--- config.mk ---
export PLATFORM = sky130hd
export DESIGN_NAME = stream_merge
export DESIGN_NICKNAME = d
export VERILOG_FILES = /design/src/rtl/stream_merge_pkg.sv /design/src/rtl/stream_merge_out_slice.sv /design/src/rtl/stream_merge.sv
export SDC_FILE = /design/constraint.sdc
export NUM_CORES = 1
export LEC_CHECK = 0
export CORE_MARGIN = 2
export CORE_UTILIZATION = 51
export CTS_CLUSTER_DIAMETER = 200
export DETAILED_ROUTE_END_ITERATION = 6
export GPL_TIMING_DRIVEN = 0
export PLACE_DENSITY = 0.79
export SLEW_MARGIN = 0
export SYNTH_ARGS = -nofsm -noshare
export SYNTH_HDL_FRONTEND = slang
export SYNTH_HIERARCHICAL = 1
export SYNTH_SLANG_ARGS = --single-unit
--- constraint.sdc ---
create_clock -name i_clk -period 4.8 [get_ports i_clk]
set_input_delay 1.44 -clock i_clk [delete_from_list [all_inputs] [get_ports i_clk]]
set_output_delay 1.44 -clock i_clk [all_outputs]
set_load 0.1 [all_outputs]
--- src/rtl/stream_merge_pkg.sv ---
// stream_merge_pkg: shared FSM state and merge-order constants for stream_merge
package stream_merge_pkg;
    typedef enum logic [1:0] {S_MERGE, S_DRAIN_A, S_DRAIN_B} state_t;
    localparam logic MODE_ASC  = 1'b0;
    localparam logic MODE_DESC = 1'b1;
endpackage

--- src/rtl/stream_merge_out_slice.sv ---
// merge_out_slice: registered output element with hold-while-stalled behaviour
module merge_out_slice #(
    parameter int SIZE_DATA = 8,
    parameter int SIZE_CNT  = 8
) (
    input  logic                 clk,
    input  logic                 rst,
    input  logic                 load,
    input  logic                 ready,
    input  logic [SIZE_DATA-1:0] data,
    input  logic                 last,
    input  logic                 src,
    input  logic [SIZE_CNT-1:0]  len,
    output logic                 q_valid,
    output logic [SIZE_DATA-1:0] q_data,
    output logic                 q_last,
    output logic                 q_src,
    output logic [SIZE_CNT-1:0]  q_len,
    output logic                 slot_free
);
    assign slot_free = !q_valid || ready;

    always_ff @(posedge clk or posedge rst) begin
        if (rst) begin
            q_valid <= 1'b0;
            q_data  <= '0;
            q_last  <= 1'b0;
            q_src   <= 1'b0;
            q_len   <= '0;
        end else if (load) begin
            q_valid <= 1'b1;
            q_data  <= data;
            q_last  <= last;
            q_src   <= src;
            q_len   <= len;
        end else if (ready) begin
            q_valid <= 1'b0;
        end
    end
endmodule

::::::::

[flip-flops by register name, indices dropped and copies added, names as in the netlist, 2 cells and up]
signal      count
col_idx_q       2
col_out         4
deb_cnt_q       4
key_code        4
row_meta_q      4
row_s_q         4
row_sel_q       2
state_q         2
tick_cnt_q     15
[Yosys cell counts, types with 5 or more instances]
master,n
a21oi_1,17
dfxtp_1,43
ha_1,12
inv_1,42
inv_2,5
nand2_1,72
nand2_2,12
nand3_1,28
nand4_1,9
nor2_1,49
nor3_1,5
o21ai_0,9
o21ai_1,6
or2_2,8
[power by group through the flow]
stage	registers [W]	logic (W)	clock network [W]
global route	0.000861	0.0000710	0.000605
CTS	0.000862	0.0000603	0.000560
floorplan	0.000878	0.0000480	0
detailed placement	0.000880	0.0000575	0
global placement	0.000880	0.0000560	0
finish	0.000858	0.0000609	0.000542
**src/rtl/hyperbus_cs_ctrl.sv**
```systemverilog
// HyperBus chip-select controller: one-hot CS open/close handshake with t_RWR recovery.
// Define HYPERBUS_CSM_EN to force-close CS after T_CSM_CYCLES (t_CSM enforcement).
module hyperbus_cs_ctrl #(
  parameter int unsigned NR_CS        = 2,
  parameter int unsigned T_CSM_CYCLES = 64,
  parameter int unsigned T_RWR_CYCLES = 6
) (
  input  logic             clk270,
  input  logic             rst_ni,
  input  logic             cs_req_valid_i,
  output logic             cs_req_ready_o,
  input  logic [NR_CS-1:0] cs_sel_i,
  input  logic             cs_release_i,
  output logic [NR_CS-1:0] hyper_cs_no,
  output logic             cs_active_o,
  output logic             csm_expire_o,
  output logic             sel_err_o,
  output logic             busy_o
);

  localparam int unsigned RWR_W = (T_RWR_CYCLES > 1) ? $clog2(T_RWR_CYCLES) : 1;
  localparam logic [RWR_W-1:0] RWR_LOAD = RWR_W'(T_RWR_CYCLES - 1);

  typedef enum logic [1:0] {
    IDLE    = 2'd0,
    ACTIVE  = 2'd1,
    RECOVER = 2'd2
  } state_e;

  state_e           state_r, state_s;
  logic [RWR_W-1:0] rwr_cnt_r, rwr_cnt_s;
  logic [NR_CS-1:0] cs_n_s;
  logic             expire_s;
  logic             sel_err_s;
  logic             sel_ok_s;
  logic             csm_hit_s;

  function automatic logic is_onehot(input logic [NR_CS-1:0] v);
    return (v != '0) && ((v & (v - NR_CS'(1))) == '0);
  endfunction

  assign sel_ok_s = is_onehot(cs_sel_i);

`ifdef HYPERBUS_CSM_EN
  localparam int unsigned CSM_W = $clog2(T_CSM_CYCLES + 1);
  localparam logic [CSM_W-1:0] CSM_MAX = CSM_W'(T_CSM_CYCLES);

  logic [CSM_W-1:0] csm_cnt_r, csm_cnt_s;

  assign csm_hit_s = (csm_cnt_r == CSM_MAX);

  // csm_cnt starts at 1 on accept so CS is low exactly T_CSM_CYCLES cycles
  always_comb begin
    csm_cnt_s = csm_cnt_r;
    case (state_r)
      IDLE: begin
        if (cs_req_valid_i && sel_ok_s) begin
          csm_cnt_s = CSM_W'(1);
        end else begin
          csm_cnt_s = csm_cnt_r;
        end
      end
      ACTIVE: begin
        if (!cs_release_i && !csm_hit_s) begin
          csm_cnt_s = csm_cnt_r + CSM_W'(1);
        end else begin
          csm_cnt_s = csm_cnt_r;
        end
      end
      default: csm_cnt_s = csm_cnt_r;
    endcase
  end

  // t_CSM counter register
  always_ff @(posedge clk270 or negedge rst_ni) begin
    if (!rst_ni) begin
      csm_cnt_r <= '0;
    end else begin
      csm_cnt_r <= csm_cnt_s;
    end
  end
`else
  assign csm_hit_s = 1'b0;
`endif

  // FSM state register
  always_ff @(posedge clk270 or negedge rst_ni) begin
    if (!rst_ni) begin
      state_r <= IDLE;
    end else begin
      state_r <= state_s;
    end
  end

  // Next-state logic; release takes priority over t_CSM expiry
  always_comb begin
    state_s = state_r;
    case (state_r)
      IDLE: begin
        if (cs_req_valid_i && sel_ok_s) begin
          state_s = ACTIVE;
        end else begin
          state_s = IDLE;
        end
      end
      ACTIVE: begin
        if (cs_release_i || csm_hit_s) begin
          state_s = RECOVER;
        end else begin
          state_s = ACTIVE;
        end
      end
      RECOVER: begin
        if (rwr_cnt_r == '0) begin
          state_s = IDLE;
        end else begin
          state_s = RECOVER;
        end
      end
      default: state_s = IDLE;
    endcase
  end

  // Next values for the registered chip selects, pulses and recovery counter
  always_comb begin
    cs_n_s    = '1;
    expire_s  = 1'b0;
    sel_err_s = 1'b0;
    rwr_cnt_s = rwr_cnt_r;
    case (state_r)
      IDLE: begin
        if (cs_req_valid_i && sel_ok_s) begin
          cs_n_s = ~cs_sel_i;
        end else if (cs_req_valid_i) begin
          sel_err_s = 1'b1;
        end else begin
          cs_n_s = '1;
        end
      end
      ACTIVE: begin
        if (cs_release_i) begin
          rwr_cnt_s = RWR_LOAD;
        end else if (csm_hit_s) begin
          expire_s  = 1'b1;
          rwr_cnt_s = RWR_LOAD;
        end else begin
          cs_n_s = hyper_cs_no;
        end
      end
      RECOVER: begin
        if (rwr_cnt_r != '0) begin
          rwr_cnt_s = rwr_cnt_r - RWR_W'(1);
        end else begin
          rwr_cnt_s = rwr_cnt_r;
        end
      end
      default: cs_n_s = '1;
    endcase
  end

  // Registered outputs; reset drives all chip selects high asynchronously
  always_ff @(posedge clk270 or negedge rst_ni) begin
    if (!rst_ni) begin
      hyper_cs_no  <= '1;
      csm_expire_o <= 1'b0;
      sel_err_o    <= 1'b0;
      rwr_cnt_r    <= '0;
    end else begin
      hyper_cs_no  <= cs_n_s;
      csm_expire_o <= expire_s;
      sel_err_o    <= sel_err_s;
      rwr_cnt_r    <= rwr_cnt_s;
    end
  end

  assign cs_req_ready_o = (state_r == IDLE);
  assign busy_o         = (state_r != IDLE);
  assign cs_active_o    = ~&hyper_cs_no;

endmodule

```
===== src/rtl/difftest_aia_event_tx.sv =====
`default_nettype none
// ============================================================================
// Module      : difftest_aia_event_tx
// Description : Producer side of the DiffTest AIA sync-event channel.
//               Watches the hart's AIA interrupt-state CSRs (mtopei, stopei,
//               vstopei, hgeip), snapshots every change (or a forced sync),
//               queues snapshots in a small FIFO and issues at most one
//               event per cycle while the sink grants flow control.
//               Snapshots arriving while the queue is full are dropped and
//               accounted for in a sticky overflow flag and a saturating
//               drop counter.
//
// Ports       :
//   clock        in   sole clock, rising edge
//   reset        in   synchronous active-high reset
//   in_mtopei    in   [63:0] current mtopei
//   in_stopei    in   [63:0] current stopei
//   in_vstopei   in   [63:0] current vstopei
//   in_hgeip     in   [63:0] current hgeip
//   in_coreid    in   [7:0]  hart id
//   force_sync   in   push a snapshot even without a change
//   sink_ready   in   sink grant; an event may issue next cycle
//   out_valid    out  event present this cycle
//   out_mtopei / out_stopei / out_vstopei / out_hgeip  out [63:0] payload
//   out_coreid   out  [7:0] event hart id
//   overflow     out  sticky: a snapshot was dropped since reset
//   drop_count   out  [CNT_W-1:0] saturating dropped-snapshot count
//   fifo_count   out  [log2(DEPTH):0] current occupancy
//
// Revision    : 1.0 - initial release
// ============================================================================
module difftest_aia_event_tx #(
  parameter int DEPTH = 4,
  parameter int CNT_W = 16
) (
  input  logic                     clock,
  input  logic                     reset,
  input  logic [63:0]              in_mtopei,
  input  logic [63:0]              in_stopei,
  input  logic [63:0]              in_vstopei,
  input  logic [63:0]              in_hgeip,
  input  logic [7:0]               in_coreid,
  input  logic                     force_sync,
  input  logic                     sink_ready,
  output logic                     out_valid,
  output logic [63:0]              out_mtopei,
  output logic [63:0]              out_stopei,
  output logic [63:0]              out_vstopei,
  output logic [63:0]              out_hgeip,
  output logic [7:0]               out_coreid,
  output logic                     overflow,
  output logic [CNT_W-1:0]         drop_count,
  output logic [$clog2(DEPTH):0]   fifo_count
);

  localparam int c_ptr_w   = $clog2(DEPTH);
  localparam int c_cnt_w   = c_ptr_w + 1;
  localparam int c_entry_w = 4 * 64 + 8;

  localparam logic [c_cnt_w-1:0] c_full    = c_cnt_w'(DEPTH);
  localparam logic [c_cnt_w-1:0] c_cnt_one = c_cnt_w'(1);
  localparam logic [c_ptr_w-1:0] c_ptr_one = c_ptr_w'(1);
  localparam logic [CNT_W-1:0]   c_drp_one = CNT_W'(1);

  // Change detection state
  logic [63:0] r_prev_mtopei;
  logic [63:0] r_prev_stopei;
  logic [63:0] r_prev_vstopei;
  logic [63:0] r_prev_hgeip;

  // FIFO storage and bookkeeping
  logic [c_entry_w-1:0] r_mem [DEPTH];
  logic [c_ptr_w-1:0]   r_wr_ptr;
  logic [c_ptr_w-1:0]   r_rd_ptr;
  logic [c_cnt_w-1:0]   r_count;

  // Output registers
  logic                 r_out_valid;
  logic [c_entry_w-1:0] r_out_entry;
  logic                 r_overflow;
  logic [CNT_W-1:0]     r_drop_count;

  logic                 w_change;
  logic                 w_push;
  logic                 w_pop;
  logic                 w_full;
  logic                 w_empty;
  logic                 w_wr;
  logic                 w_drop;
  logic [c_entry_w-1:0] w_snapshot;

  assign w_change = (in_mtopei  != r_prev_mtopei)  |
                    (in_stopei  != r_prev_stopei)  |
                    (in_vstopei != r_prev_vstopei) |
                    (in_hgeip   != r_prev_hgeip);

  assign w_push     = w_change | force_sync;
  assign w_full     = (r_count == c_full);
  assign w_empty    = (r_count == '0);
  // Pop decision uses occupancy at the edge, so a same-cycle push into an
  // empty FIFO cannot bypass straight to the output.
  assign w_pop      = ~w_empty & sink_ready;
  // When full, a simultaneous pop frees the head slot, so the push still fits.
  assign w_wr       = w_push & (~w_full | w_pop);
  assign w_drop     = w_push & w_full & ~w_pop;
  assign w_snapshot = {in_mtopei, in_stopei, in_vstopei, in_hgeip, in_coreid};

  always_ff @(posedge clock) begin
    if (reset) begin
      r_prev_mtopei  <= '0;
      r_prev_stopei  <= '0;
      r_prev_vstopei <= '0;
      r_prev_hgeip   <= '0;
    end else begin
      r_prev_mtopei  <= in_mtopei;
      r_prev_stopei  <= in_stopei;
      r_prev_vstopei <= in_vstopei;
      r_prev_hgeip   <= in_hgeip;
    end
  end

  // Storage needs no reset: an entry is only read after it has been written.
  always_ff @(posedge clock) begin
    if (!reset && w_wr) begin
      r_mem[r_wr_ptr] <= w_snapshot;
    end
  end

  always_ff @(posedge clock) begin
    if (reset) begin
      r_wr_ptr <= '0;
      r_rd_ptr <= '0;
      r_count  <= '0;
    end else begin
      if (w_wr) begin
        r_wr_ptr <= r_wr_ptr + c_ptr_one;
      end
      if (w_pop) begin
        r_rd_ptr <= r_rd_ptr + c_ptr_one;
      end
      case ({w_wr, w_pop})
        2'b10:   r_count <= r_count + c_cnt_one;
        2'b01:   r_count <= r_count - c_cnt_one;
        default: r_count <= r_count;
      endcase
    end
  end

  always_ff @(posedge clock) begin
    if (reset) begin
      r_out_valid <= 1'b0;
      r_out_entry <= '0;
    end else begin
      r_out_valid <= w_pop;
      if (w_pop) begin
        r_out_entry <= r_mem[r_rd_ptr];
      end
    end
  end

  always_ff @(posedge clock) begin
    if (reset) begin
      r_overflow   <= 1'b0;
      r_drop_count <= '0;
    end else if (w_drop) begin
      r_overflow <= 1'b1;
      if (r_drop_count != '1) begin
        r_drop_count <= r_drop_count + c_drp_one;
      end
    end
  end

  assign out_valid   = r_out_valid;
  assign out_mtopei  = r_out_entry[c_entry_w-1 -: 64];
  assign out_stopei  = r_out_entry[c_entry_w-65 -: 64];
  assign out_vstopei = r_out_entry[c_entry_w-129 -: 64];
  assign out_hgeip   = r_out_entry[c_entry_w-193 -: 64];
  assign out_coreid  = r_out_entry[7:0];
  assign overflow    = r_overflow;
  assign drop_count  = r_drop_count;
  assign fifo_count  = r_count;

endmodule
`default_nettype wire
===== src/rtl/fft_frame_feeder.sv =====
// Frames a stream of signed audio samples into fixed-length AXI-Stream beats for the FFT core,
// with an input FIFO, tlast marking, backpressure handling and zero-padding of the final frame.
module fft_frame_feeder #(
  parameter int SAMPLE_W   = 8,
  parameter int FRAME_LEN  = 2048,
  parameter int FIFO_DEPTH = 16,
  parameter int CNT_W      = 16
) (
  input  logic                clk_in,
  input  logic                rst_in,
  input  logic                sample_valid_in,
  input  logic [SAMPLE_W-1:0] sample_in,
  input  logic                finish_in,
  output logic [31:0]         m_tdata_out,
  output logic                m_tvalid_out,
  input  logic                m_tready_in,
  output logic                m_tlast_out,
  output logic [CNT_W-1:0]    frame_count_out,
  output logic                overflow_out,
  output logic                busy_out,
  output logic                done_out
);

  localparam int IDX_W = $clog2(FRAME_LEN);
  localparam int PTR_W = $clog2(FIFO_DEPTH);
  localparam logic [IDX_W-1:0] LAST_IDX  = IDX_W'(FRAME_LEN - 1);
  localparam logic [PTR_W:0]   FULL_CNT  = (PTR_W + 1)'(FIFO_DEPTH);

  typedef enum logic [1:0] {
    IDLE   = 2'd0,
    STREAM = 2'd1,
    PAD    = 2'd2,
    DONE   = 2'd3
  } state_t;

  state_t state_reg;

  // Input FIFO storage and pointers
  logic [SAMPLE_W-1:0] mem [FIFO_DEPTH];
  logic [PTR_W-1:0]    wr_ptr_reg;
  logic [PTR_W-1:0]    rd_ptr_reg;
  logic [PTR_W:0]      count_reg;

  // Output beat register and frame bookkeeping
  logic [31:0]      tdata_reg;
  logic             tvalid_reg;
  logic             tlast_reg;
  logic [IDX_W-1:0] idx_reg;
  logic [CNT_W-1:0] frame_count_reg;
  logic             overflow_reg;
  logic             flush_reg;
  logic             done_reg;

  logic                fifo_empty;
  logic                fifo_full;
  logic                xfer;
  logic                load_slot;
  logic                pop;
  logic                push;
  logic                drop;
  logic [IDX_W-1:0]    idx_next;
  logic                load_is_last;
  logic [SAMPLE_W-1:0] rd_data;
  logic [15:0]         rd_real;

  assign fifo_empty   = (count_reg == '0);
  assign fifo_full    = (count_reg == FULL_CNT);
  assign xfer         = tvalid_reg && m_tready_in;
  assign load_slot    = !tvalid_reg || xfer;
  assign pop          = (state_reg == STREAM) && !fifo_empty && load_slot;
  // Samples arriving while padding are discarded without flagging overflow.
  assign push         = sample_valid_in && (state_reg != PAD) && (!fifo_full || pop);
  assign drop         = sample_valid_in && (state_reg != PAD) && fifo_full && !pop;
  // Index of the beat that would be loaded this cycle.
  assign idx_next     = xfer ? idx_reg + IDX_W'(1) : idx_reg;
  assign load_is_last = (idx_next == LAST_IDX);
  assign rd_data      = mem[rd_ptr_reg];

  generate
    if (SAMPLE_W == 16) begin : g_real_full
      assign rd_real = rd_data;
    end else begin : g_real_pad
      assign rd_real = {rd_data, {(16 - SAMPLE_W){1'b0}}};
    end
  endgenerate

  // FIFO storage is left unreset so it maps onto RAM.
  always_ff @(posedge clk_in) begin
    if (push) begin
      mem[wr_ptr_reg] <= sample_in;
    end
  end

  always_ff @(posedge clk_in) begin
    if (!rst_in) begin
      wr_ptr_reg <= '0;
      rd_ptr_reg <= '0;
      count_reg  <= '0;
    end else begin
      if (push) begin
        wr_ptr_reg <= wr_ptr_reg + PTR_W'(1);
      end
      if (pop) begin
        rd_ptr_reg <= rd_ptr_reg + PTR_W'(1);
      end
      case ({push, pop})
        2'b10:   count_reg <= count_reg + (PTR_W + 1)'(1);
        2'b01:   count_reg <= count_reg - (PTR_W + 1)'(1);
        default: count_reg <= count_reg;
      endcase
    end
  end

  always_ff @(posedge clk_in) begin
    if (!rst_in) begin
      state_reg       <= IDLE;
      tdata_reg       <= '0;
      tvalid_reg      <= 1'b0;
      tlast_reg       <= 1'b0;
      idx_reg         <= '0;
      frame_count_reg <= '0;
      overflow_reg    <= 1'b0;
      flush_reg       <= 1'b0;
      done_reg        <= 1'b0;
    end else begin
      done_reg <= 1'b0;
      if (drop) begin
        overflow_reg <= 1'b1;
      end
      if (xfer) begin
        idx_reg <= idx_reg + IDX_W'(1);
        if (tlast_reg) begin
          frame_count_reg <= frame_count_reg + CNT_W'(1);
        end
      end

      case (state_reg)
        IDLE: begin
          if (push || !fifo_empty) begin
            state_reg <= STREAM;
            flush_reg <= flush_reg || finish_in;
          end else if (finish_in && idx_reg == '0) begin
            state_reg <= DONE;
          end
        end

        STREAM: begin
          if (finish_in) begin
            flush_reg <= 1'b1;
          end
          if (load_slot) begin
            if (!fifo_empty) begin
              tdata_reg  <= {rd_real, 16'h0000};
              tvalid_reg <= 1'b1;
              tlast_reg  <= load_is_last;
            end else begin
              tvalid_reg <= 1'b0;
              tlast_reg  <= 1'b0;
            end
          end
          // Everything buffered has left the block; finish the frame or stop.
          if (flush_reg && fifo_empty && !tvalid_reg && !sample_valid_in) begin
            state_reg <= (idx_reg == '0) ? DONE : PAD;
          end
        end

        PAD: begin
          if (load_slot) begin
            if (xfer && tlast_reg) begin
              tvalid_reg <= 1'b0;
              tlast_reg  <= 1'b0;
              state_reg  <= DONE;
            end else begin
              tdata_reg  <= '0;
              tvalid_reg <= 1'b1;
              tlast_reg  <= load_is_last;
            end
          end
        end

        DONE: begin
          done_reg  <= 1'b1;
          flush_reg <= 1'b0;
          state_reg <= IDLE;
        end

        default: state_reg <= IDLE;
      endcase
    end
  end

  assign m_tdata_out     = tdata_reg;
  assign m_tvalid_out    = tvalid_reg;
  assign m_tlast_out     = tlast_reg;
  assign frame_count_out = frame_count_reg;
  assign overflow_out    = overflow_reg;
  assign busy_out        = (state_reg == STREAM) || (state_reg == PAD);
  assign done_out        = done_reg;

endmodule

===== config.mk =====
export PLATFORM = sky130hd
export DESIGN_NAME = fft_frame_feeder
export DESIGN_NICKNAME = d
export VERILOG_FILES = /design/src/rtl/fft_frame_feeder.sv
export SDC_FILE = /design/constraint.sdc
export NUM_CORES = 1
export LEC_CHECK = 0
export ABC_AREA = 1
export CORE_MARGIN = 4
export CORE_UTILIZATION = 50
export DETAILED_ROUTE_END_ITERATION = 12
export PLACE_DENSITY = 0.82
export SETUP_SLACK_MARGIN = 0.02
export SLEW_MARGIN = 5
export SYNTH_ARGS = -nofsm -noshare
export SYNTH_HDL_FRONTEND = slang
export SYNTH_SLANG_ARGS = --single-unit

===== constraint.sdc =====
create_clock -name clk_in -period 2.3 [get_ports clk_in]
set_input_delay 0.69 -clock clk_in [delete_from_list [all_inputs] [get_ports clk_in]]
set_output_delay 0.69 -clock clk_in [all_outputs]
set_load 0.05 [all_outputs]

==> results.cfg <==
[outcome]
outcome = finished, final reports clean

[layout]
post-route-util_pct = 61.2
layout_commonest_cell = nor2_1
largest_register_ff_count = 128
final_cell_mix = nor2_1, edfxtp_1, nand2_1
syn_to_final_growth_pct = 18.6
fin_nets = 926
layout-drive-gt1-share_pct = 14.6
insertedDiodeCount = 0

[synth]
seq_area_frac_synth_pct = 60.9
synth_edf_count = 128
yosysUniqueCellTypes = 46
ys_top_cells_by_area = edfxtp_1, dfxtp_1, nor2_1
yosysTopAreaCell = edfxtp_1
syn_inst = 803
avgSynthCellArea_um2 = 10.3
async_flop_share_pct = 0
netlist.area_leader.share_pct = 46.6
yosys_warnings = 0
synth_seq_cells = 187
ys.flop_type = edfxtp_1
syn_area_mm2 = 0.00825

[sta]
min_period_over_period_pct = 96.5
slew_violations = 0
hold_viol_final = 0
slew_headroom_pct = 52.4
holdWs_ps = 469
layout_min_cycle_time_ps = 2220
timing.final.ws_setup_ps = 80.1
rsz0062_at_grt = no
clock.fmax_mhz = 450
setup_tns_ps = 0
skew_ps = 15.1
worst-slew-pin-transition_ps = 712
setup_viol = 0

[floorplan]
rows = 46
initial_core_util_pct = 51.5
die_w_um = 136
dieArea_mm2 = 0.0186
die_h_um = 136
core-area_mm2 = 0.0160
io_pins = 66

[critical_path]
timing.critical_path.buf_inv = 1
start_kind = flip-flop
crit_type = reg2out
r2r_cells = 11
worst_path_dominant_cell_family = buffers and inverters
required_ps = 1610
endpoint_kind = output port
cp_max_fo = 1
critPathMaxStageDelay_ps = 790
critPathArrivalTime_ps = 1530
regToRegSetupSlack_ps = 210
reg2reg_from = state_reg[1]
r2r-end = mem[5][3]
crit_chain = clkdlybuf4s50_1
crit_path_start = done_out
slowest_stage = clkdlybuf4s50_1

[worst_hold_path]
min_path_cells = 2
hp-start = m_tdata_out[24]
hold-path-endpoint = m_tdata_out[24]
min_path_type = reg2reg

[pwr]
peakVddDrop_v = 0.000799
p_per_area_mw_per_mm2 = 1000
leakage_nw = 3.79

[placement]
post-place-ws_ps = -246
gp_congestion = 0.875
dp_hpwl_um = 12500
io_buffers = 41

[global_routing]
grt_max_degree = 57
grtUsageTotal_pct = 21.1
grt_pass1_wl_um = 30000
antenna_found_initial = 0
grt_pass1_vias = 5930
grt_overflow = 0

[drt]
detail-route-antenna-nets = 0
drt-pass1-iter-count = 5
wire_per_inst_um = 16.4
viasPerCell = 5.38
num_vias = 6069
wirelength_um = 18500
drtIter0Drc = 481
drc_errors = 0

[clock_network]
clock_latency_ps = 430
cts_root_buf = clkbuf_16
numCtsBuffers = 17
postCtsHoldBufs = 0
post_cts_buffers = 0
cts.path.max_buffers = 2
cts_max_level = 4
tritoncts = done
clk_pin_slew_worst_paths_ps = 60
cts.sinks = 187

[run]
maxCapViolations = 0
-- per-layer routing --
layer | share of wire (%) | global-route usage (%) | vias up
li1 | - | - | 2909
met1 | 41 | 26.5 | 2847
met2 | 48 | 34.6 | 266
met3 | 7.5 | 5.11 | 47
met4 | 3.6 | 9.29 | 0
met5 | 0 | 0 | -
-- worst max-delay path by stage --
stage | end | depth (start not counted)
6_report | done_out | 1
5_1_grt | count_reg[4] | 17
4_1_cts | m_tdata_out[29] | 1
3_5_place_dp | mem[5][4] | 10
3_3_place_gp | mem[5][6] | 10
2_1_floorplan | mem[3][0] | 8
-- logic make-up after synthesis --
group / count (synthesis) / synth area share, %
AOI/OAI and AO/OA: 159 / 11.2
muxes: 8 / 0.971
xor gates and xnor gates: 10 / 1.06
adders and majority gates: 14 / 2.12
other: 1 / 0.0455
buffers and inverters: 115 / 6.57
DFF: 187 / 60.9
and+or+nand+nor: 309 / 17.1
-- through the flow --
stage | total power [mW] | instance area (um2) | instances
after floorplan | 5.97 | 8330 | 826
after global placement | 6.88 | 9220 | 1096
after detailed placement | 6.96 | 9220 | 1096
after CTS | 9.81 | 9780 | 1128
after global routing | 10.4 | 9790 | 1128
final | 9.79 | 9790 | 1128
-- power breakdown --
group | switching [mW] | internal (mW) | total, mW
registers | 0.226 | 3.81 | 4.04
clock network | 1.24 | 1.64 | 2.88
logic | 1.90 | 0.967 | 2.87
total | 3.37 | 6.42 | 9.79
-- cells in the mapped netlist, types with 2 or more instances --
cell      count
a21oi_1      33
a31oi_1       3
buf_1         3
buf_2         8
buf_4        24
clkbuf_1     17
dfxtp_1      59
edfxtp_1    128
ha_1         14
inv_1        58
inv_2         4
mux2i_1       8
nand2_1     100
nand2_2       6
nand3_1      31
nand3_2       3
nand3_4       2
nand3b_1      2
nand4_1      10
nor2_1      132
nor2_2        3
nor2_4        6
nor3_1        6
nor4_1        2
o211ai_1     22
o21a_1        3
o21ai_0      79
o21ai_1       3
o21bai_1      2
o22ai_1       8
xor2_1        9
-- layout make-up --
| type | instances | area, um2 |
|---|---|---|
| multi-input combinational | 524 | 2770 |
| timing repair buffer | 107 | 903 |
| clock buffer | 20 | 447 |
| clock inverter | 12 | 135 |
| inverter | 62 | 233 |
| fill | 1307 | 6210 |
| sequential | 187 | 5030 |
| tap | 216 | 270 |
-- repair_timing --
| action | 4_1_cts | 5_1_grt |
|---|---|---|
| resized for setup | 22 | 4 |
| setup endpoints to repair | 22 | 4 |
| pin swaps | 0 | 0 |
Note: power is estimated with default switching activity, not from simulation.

::::::::

#### TASK BRIEF:
Would you copy out every line in the records that includes the string "netlist"?

#### SOLUTION TO THE EXERCISE:
[flip-flops by register name, indices dropped and copies added, names as in the netlist, 2 cells and up]
netlist.area_leader.share_pct = 46.6
-- cells in the mapped netlist, types with 2 or more instances --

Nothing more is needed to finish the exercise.